Wednesday, December 23, 2015

Inter-Rater Facets

[Note: if the online app doesn't work, it's because my hourly limit for the month has been reached.]

The question of inter-rater agreement comes up when we have multiple assessments of the same subject using the same scale. For example, rubric scores of student work with multiple raters. The point of using more than one judge of the material is to find out the extent to which they agree. Unfortunately, the existing statistics for doing this aren't of much help in understanding what's going on with the rubric ratings. There are a variety of measures, including Cohen's Kappa, Fleiss's Kappa, and several others. These are designed to assess agreement between raters, and comparing the nominal agreement with what we might find if the raters were just making assignments randomly. This is called "chance correction." I find that a single index is not very helpful, and although there are conditional versions out there, they are not easy to find or use.

So I created one that I like, and have found very useful. The technical notes are in this paper, which is a pretty good draft at this point. I created an online app do to all the hard work, and put the code on Github. (Note: on 12/30 I renamed the repo to reflect the actual name).

Here's an example of the output. It shows a three-point scale, from 0 to 2, with comparisons between each response and each other response. The lower right graph is 1 versus 2, which shows how much agreement there was between those ratings. If a subject was rated with 1s and/or 2s, he or she would show up as part of this graph. The thin line is what we would expect from random assignments (given certain assumptions), and the darker line is actually one dot per observation. The vertical and horizontal components are perfect agreement--the subject got either all 1s or all 2s from all raters. The diagonal part is where the ratings are mixed, e.g. a 1 and a 2 or two of each.

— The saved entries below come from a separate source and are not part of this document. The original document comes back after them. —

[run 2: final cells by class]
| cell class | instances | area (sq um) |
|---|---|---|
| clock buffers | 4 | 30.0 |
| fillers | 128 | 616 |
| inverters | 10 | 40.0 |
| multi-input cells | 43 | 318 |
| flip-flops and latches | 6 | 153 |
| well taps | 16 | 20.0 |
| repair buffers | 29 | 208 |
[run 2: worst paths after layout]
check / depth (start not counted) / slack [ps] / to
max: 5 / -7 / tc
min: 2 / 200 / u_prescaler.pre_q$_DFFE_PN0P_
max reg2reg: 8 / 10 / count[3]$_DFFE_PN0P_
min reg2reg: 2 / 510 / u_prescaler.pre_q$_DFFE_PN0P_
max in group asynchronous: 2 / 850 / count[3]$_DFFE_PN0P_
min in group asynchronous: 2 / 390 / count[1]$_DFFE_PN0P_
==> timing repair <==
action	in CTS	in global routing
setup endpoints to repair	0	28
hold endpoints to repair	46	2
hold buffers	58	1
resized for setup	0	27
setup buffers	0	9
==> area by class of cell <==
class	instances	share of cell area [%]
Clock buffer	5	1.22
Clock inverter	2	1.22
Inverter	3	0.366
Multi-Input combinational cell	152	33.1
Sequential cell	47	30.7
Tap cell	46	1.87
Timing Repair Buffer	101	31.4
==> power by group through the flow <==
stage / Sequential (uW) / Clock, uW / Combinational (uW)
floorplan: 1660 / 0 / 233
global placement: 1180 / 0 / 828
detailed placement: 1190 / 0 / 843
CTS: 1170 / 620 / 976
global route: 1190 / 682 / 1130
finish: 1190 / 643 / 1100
==> config.mk <==
export PLATFORM = sky130hd
export DESIGN_NAME = fifo_sync_flags_flat
export DESIGN_NICKNAME = d
export VERILOG_FILES = /design/src/rtl/fifo_sync_flags_if.sv /design/src/rtl/fifo_sync_flags.sv /design/src/flat_wrapper.sv
export SDC_FILE = /design/constraint.sdc
export NUM_CORES = 1
export LEC_CHECK = 0
export ABC_AREA = 1
export CAP_MARGIN = 20
export CORE_MARGIN = 2
export CORE_UTILIZATION = 45
export DETAILED_ROUTE_END_ITERATION = 8
export HOLD_SLACK_MARGIN = 0.08
export PLACE_DENSITY = 0.7
export SYNTH_ARGS = -nofsm -noshare
export SYNTH_HDL_FRONTEND = slang
export SYNTH_SLANG_ARGS = --single-unit
==> constraint.sdc <==
create_clock -name clk -period 3.05 [get_ports clk]
set_clock_uncertainty 0.15 [all_clocks]
set_input_delay 0.61 -clock clk [delete_from_list [all_inputs] [get_ports clk]]
set_output_delay 0.61 -clock clk [all_outputs]
set_load 0.02 [all_outputs]
==> src/rtl/fifo_sync_flags_if.sv <==
// fifo_sync_flags_if: producer/consumer handshake and status bundle for fifo_sync_flags.
interface fifo_sync_flags_if #(
    parameter int FIFO_WIDTH = 32,
    parameter int FIFO_DEPTH = 16
);
    localparam int CW = $clog2(FIFO_DEPTH + 1);
    logic                  write_en;
    logic [FIFO_WIDTH-1:0] data_in;
    logic                  read_en;
    logic [FIFO_WIDTH-1:0] data_out;
    logic                  empty;
    logic                  full;
    logic                  almost_empty;
    logic                  almost_full;
    logic [CW-1:0]         count;
    logic                  overflow;
    logic                  underflow;
    modport master (
        output write_en, data_in, read_en,
        input  data_out, empty, full, almost_empty, almost_full, count, overflow, underflow
    );
    modport slave (
        input  write_en, data_in, read_en,
        output data_out, empty, full, almost_empty, almost_full, count, overflow, underflow
    );
endinterface

==> src/rtl/fifo_sync_flags.sv <==
// fifo_sync_flags: single-clock FIFO with occupancy count, programmable almost flags and error pulses.
module fifo_sync_flags #(
    parameter int FIFO_WIDTH    = 32,
    parameter int FIFO_DEPTH    = 16,
    parameter int AFULL_THRESH  = 12,
    parameter int AEMPTY_THRESH = 4
) (
    input logic clk,
    input logic rstN,
    fifo_sync_flags_if.slave bus
);
    localparam int CW = $clog2(FIFO_DEPTH + 1);
    localparam int PW = $clog2(FIFO_DEPTH);

    logic [FIFO_WIDTH-1:0] r_mem [FIFO_DEPTH];
    logic [PW-1:0]         r_wp, r_rp;
    logic [CW-1:0]         r_count;
    logic [FIFO_WIDTH-1:0] r_data_out;
    logic                  r_ovf, r_udf;
    logic                  w_full, w_empty, w_wr_ok, w_rd_ok;
    logic [PW-1:0]         w_wp_nxt, w_rp_nxt;
    logic [CW-1:0]         w_count_nxt;

    // A write is still accepted when full if a read frees a slot on the same edge.
    always_comb begin
        w_full      = r_count == CW'(FIFO_DEPTH);
        w_empty     = r_count == '0;
        w_wr_ok     = bus.write_en && (!w_full || bus.read_en);
        w_rd_ok     = bus.read_en && !w_empty;
        w_wp_nxt    = (r_wp == PW'(FIFO_DEPTH - 1)) ? '0 : r_wp + 1'b1;
        w_rp_nxt    = (r_rp == PW'(FIFO_DEPTH - 1)) ? '0 : r_rp + 1'b1;
        w_count_nxt = (w_wr_ok && !w_rd_ok) ? r_count + 1'b1 :
                      (w_rd_ok && !w_wr_ok) ? r_count - 1'b1 : r_count;
    end

    always_ff @(posedge clk) begin
        if (w_wr_ok) r_mem[r_wp] <= bus.data_in;
    end

    always_ff @(posedge clk or negedge rstN) begin
        if (!rstN) begin
            r_wp       <= '0;
            r_rp       <= '0;
            r_count    <= '0;
            r_data_out <= '0;
            r_ovf      <= 1'b0;
            r_udf      <= 1'b0;
        end else begin
            if (w_wr_ok) r_wp <= w_wp_nxt;
            if (w_rd_ok) r_rp <= w_rp_nxt;
            if (w_rd_ok) r_data_out <= r_mem[r_rp];
            r_count <= w_count_nxt;
            r_ovf   <= bus.write_en && w_full && !bus.read_en;
            r_udf   <= bus.read_en && w_empty;
        end
    end

    assign bus.data_out     = r_data_out;
    assign bus.empty        = w_empty;
    assign bus.full         = w_full;
    assign bus.almost_empty = r_count <= CW'(AEMPTY_THRESH);
    assign bus.almost_full  = r_count >= CW'(AFULL_THRESH);
    assign bus.count        = r_count;
    assign bus.overflow     = r_ovf;
    assign bus.underflow    = r_udf;
endmodule

==> src/flat_wrapper.sv <==
// flat-port wrapper written by rule: the top's interface ports become plain ports
module fifo_sync_flags_flat 
#(
    parameter int FIFO_WIDTH    = 32,
    parameter int FIFO_DEPTH    = 16,
    parameter int AFULL_THRESH  = 12,
    parameter int AEMPTY_THRESH = 4
)
  (clk, rstN, bus_write_en, bus_data_in, bus_read_en, bus_data_out, bus_empty, bus_full, bus_almost_empty, bus_almost_full, bus_count, bus_overflow, bus_underflow);
  fifo_sync_flags_if #(.FIFO_WIDTH(FIFO_WIDTH), .FIFO_DEPTH(FIFO_DEPTH)) bus_i ();
  input logic clk;
  input logic rstN;
  input wire logic [$bits(bus_i.write_en)-1:0] bus_write_en;
  input wire logic [$bits(bus_i.data_in)-1:0] bus_data_in;
  input wire logic [$bits(bus_i.read_en)-1:0] bus_read_en;
  output wire logic [$bits(bus_i.data_out)-1:0] bus_data_out;
  output wire logic [$bits(bus_i.empty)-1:0] bus_empty;
  output wire logic [$bits(bus_i.full)-1:0] bus_full;
  output wire logic [$bits(bus_i.almost_empty)-1:0] bus_almost_empty;
  output wire logic [$bits(bus_i.almost_full)-1:0] bus_almost_full;
  output wire logic [$bits(bus_i.count)-1:0] bus_count;
  output wire logic [$bits(bus_i.overflow)-1:0] bus_overflow;
  output wire logic [$bits(bus_i.underflow)-1:0] bus_underflow;
  assign bus_i.write_en = bus_write_en;
  assign bus_i.data_in = bus_data_in;
  assign bus_i.read_en = bus_read_en;
  assign bus_data_out = bus_i.data_out;
  assign bus_empty = bus_i.empty;
  assign bus_full = bus_i.full;
  assign bus_almost_empty = bus_i.almost_empty;
  assign bus_almost_full = bus_i.almost_full;
  assign bus_count = bus_i.count;
  assign bus_overflow = bus_i.overflow;
  assign bus_underflow = bus_i.underflow;
  fifo_sync_flags #(.FIFO_WIDTH(FIFO_WIDTH), .FIFO_DEPTH(FIFO_DEPTH), .AFULL_THRESH(AFULL_THRESH), .AEMPTY_THRESH(AEMPTY_THRESH)) u_core (.clk(clk), .rstN(rstN), .bus(bus_i));
endmodule
# [Word level (Yosys, flattened, before mapping)]
# Memory sizes are Yosys's and may differ from the RTL's. A register that Yosys moved wholly into a read port is not among the register bits.
# Index checks and enable logic that the tools add are counted.
[totals] reg_bits=15 latchBits=0 mem_bits_rw=512 mem_bits_ro=0 inputBits=36 output_inout_bits=43 word_cells=37 n_memories=1
[op_classes] n_addsub=4 multipliers=0 n_div=0 n_lt_le_gt_ge=2 eq_ne=3 shifts=0 n_mux=6 n_bitwise=0 n_reduce_logical=16
[memory_table] memory="u_core.r_mem" words=16 width=32 rd=1 rd_ports_with_merged_regs=1 write_ports=1 line_no="fifo_sync_flags.sv:15" rtl="logic [FIFO_WIDTH-1:0] r_mem [FIFO_DEPTH];"
[op_table] op="$mux 5" count=2
[op_table] op="$add 4x1->4 const B" count=2
[op_table] op="$eq 4x4->1 const B" count=2
[op_table] op="$mux 4" count=2
[op_table] op="$logic_and 1x1->1" count=7
[op_table] op="$logic_not 1->1" count=6
[op_table] op="$add 5x1->5 const B" count=1
[op_table] op="$eq 5x5->1 const B" count=1
[op_table] op="$ge 5x4->1 const B" count=1
[op_table] op="$le 5x3->1 const B" count=1
[op_table] op="$logic_not 5->1" count=1
[op_table] op="$sub 5x1->5 const B" count=1
[op_table] op="$mux 1" count=2
[op_table] op="$reduce_bool 2->1" count=1
[op_table] op="$logic_or 1x1->1" count=1

# [Longest topological paths before layout]
# Gate-level depths: netlist of run 1.
[depth] depth_word=8 mapped_depth=13 mapped_depth_nobuf=13

# [Least setup slack after synthesis of run 1]
# No wires, ideal clock.
[synth_path] path_type="register -> register" start="register u_core.r_count[0], in the netlist u_core.bus.count[0]" end="memory u_core.r_mem[0][0], enable pin" setup_ps=421 arrival_ps=2567 path_slack_ps=-88 path_stages_with_launch=7 cell_sequence="dfrtp_1 -> inv_1 -> nand3_1 -> nor3_2 -> a21oi_2 -> nand2_1 -> nor2_1"
[synth_between] elab_chain_len=6
[synth_rtl] element="start, declared" line_no="fifo_sync_flags.sv:17" rtl="logic [CW-1:0] r_count;"
[synth_rtl] element="start signal, assigned" line_no="fifo_sync_flags.sv:52" rtl="r_count <= w_count_nxt;"
[synth_rtl] element="$eq 5x5->1" line_no="fifo_sync_flags.sv:26" rtl="w_full = r_count == CW'(FIFO_DEPTH);"
[synth_rtl] element="named net bus_full" line_no="flat_wrapper.sv:18" rtl="output wire logic [$bits(bus_i.full)-1:0] bus_full;"
[synth_rtl] element="$logic_not 1->1" line_no="fifo_sync_flags.sv:28" rtl="w_wr_ok = bus.write_en && (!w_full || bus.read_en);"
[synth_rtl] element="$logic_or 1x1->1" line_no="fifo_sync_flags.sv:28"
[synth_rtl] element="$logic_and 1x1->1" line_no="fifo_sync_flags.sv:28"
[synth_rtl] element="named net u_core.w_wr_ok" line_no="fifo_sync_flags.sv:20" rtl="logic w_full, w_empty, w_wr_ok, w_rd_ok;"
[synth_rtl] element="$mux 1" line_no="fifo_sync_flags.sv:37" rtl="if (w_wr_ok) r_mem[r_wp] <= bus.data_in;"
[synth_rtl] element="$mux 1 (implied by the code)" line_no="fifo_sync_flags.sv:37"
[synth_rtl] element="end, declared" line_no="fifo_sync_flags.sv:15"
# The timed path passes the listed nets, and every way through them passes these cells.

# [Worst setup path after layout of run 1]
[layout_path] start="register u_core.r_count[0], in the netlist u_core.bus.count[0]" end="output bus_full"
[layout_between] elab_chain_len=1
[layout_rtl] element="$eq 5x5->1" line_no="fifo_sync_flags.sv:26"
[layout_rtl] element="end, declared" line_no="flat_wrapper.sv:18"
# No other way between the ends.

==> results of run 1 <==
==> worst min-delay path by stage <==
stage / start / to / slack (ps) / cells after the start
floorplan: rstN / u_core.bus.count[0] / 160 / 0
global placement: u_core.bus.data_out[15] / u_core.bus.data_out[15] / 320 / 2
detailed placement: u_core.bus.data_out[6] / u_core.bus.data_out[6] / 320 / 2
CTS: u_core.bus.data_out[6] / u_core.bus.data_out[6] / 340 / 2
global route: u_core.bus.data_out[6] / u_core.bus.data_out[6] / 360 / 2
finish: u_core.bus.data_out[15] / u_core.bus.data_out[15] / 330 / 2
==> worst register-to-register path, stage by stage, from the launching register on <==
cell	delay, ps
sky130_fd_sc_hd__dfrtp_1	450
sky130_fd_sc_hd__inv_1	130
sky130_fd_sc_hd__nand3_1	100
sky130_fd_sc_hd__nor3_2	220
sky130_fd_sc_hd__a21oi_2	100
sky130_fd_sc_hd__ha_1	210
sky130_fd_sc_hd__inv_1	140
sky130_fd_sc_hd__ha_1	290
sky130_fd_sc_hd__nand2_1	100
sky130_fd_sc_hd__nand2_1	50
sky130_fd_sc_hd__a21oi_1	150
sky130_fd_sc_hd__xor2_1	160
sky130_fd_sc_hd__nand2_1	70
sky130_fd_sc_hd__nand2_1	60
==> cell usage in the layout (no fill, tap or decap), types with 3 or more instances in the layout <==
cell / n
sky130_fd_sc_hd__nand2_1: 827
sky130_fd_sc_hd__edfxtp_1: 512
sky130_fd_sc_hd__nand3_1: 265
sky130_fd_sc_hd__clkdlybuf4s50_1: 77
sky130_fd_sc_hd__a21oi_1: 70
sky130_fd_sc_hd__clkbuf_16: 55
sky130_fd_sc_hd__dfrtp_1: 45
sky130_fd_sc_hd__nor2_1: 37
sky130_fd_sc_hd__buf_4: 31
sky130_fd_sc_hd__buf_12: 25
sky130_fd_sc_hd__nor2_4: 17
sky130_fd_sc_hd__inv_1: 15
sky130_fd_sc_hd__clkbuf_1: 15
sky130_fd_sc_hd__clkinv_1: 14
sky130_fd_sc_hd__ha_1: 9
sky130_fd_sc_hd__inv_2: 6
sky130_fd_sc_hd__o21ai_1: 5
sky130_fd_sc_hd__xor2_1: 4
sky130_fd_sc_hd__bufinv_16: 4
sky130_fd_sc_hd__clkinv_2: 4
sky130_fd_sc_hd__clkbuf_8: 4
sky130_fd_sc_hd__nand2_2: 3
==> final cells by class <==
class | count | area, um^2
Fill cell | 4134 | 22930
Sequential cell | 559 | 16560
Multi-Input combinational cell | 1248 | 5399
Timing Repair Buffer | 135 | 1519
Clock buffer | 74 | 1488
Tap cell | 664 | 830.8
Clock inverter | 26 | 241.5
Inverter | 22 | 87.58
==> where the power goes <==
group / total [uW] / internal [uW] / switching [uW]
Clock: 6530 / 3740 / 2790
Sequential: 9710 / 9250 / 454
Combinational: 8020 / 2520 / 5500
==> timing repair <==
item	CTS	global route
hold buffers	1	0
hold endpoints to repair	21	0
gates resized for setup	0	0
==> flip-flops by register name, indices dropped and copies added, names as in the netlist <==
signal and cells:
u_core.bus.count 5, u_core.bus.data_out 32, u_core.bus.overflow 1, u_core.bus.underflow 1
u_core.r_mem 512, u_core.r_rp 4, u_core.r_wp 4
==> layer usage <==
layer  GRT usage (%)  up-vias
met5               0        -
met4           6.557        0
met3           3.072       91
met2           35.40      573
met1           29.87     7148
li1                -     6802
==> per-stage QoR <==
| step | hold slack, ps | instances | total power (uW) | setup TNS [ps] |
|---|---|---|---|---|
| floorplan | 164.4 | 1934 | 14880 | -39440 |
| global placement | 318.4 | 2627 | 17760 | 0 |
| detailed placement | 320.6 | 2627 | 17870 | 0 |
| CTS | 337.2 | 2728 | 24400 | 0 |
| global route | 357.5 | 2728 | 25590 | 0 |
| finish | 330.0 | 2728 | 24260 | 0 |
==> cell families (layout without fill, tap and decap cells) <==
group                      after synthesis  in the layout
adders and majority gates               10             10
and+or+nand+nor                       1153           1153
AOI/OAI and AO/OA                       79             79
xor gates and xnor gates                 6              6
DFF                                    559            559
buffers and inverters                  127            257
==> results, run 1 <==
- The run finished with clean final reports.
- The sum of met2 wire segment lengths after detailed routing is 26.61 mm.
- The average wire per cell in the routed design is 20.10 um.
- For the worst-skew pair, the clock arrives at the later sink with an insertion delay of 610 ps.
- 79 I/O pins were placed.
- The sum of met3 wire segment lengths after detailed routing is 4.042 mm.
- The most frequently used flop master after synthesis is sky130_fd_sc_hd__edfxtp_1.
- The pre-CTS worst setup slack is 178.4 ps.
- The startpoint identified for the worst register-to-register timing path is u_core.bus.count[0].
- The final cell utilization of the core is 53.25%.
- The global placement routability congestion is 0.8157.
- The number of synthesized register bits is 559.
- The number of buffers inserted during clock tree synthesis is 54.
- The synthesized area is 22,420 um^2.
- The top-area cell type share of the netlist area is 68.58%.
- Setup repair after global routing left no endpoint under its margin.
- The total global-route track usage is 21.51%.
- The combinational family with the most area after synthesis is simple AND/OR/NAND/NOR gates.
- STA classifies the critical path startpoint as a register.
- The placement row count is 81.
- The worst flop-to-flop path endpoint is u_core.bus.count[4].
- The classification of the worst setup path is reg2out.
- After layout, the worst path uses 95.82% of the clock period.
- The highest routed metal layer is met4.
- The die width is 227.2 um.
- The most critical setup path has its startpoint at u_core.bus.count[0].
- A synthesized cell averages 11.59 um^2.
- The worst setup path is captured at an output pin.
- Among cell families on the critical path, the largest total delay comes from buffers and inverters.
- In this run, synthesis inferred 512 flip-flops with an integrated enable.
- Using the TritonRoute via totals, the vias-per-cell ratio works out to 5.357.
- Sorting the synthesized cells by area gives the leading types as sky130_fd_sc_hd__edfxtp_1 (69%), sky130_fd_sc_hd__nand2_1 (14%), sky130_fd_sc_hd__nand3_1 (5.9%).
- Traced cell by cell, the critical path runs through inv_1 > nand3_1 > nor3_2 > clkdlybuf4s50_1.
- The die area is 51,620 um^2.
- The number of global-route vias before repair is 14.24k.
- The share of synthesized flip-flops with an asynchronous set or reset is 8.408%.
- For this run, the post-layout net count is 2,066.
- Counting instances in the post-synthesis netlist gives the leading cell types as sky130_fd_sc_hd__nand2_1 (828), sky130_fd_sc_hd__edfxtp_1 (512), sky130_fd_sc_hd__nand3_1 (265).
- Compared with the post-synthesis result, the final layout area differs by 16.51%.
- The path type of the worst min-delay path is reg2reg.
- The wire length on met1 is 22.83 mm.
- The relative slew slack is 39.56%.
- Of the total synthesized cell area, the portion taken by AND, OR, NAND and NOR gates is 20.92%.
- The region available for standard cell placement spans 49,050 um^2.
- Counting buffers and inverters, the worst setup path is 4 cells deep.
- Subtracting the final worst setup slack from the clock period gives 2923 ps.
- The initial standard-cell utilization of the core is 45.70%.
- The number of cell instances on the worst register-to-register path is 13.
- The final number of hold-violating endpoints is 0.
- After detailed placement, the total cell area comes to 24,380 um^2.
- Once detailed placement completed, the half-perimeter wirelength came to 32.02 mm.
- Counting along the longest clock path gives a buffer depth of 3.
- The synthesized netlist devotes 0.2344% of its cell area to XOR and XNOR gates.
- The detailed router finished its first iteration with 1,571 violations.
- The count of nets left with antenna violations once routing finished came out at 0.
- The H-tree generated during clock tree synthesis spans 2 levels.
- The timing endpoint of the critical path is bus_full.
- The warning count from the yosys run is 0.
- Across the VDD grid, the largest voltage drop is 518.9 uV.
- At the worst endpoint, the required time is 2290 ps.
- The overall via count from detail_route is 14.61k.
- The share of cells above drive strength 1 is 7.800%.
- The reported max-cap violation count is 0.
- The share of synthesized area spent on multiplexers is 0%.
- Static timing analysis puts the maximum clock frequency at 342.2 MHz.
- STA puts the critical path data arrival time at 2160 ps.
- The clock transition time at the flip-flop clock pins of the worst setup and hold paths is 60 ps.
- The post-synthesis net count is 1,980.
- The largest net degree at the start of global routing is 94.
- On the worst path, the slowest cell contributes a delay of 660 ps.
- For flop-to-flop paths, the worst setup slack is 580 ps.
- Summing the areas of all compound-gate instances in the mapped netlist gives 1.786% of the synthesized area.
- The reported leakage power is 0.009768 uW.
- The cell with the most instances after synthesis is sky130_fd_sc_hd__nand2_1.
- After routing the design area is 26,120 um^2.
- After synthesis, the netlist uses 27 different library cells.
- The buffer and inverter count on the worst path is 2.
- The worst path setup slack after routing is 127.4 ps.
- After Yosys synthesis, full adders, half adders and majority gates account for 0.5916% of the synthesized area.
- Post-CTS timing repair inserted 0 buffers for setup.
- In the routed design, unresolved DRC markers number 0.
- In this run the vertical extent of the chip is 227.2 um.
- The number of input and output port buffers inserted is 78.
- The count of final setup violators is 0.
- The transition time of the tightest slew-check pin is 906.6 ps.
- The library cell occupying the most area in the post-synthesis netlist is sky130_fd_sc_hd__edfxtp_1.
- CTS saw 559 sinks.
- After synthesis, flip-flops and latches occupy 73.83% of the total area.
- The first detailed-routing pass took 6 iterations.
- The gate count after technology mapping is 1,934.
- The total global routing overflow is 0.
- The number of antenna violations at the first check in global routing is 0.
- The final routed wirelength across all metal layers is 54.84 mm.
- The diode insertion count for antenna repair is 0.
- The clock root buffer is sky130_fd_sc_hd__clkbuf_16.
- The critical path's slowest cell is sky130_fd_sc_hd__clkdlybuf4s50_1.
- TritonCTS built the clock tree.
- The total power per unit cell area is 928.7 nW/um^2.
- The highest fanout seen on the critical path is 5.
- The number of slew-limit violations in the final report was 0.
- The wire length of the first global-routing pass is 83.74 mm.
(Power assumes the default switching activity.)
==> run 2: changes to the inputs <==
--- a/config.mk
+++ b/config.mk
@@ -10,7 +10,7 @@
 export CORE_MARGIN = 2
 export CORE_UTILIZATION = 45
 export DETAILED_ROUTE_END_ITERATION = 8
-export HOLD_SLACK_MARGIN = 0.08
+export HOLD_SLACK_MARGIN = 0.1
 export PLACE_DENSITY = 0.7
 export SYNTH_ARGS = -nofsm -noshare
 export SYNTH_HDL_FRONTEND = slang
==> results of run 2 <==
The final DEF is identical to that of run 1; final timing and power are the same.
==> run 3: changes to the inputs <==
--- a/config.mk
+++ b/config.mk
@@ -12,6 +12,7 @@
 export DETAILED_ROUTE_END_ITERATION = 8
 export HOLD_SLACK_MARGIN = 0.1
 export PLACE_DENSITY = 0.7
+export SETUP_SLACK_MARGIN = 0.15
 export SYNTH_ARGS = -nofsm -noshare
 export SYNTH_HDL_FRONTEND = slang
 export SYNTH_SLANG_ARGS = --single-unit
==> run 3 against run 2 <==
  * First-iteration DRC count grew 10%
  * Register-to-register slack hardly changed
  * Largest power group unchanged
  * Critical path depth unchanged
  * Utilization grew 0.10 points
  * Power grew 1.7%
  * Clock power increased by 4.1%
  * Sequential share of layout area fell by 0.12 points
  * Combinational power is 2% higher
  * Global-route usage up 0.94 points
  * Die area is the same
  * Final area grew 0.19%
  * Worst hold slack worse by 3.7 ps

The p-value is for a hypothesis test of the data against the null hypothesis of random assignments. Kappa is a computation very similar to Fleiss--it represents the available agreement beyond chance that we see here. So for the lower right graph, 45% of the possible 'extra' agreement is observed. Perfect agreement, with K=1, would look like an inverted L.

The program is designed to work with three types of data. Follow the on-screen guides to loading.You'll need it in CSV format, which is easy from Excel.

I started a wiki on the GitHub page.